• TASK PROMPT
Please filter the entries for the word "with" and copy every line that has it.

[Dataset entries]
• • • • •
// adder_32bit
module adder_32bit(
    input clk,
    input rst,
    input [31:0] i_a,
    input [31:0] i_b,
    input i_vld,
    output reg [31:0] o_res,
    output reg o_res_vld,
    output reg overflow
);
clock: 27.0 ns
lec_check: 0
cap_margin: 20
core_margin: 2
core_utilization: 65
slew_margin: 20
run.sh (not shown) runs the stock make flow with config.mk's settings and CLKGATE_MAP_FILE=.
The starting point failed in clock tree synthesis.
Rerun with:
Settings changed: CORE_UTILIZATION 65 to 40.
Clock period 27.0 ns to 39.1 ns, I/O delays scaled along.
Result:
- The new run completed with no timing, DRC or antenna violations
- synthesized cell count is unchanged
- synthesized area does not change
- die area climbs by well over a third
• • • • •
• WRITTEN ANSWER
run.sh (not shown) runs the stock make flow with config.mk's settings and CLKGATE_MAP_FILE=.
Rerun with:
- The new run completed with no timing, DRC or antenna violations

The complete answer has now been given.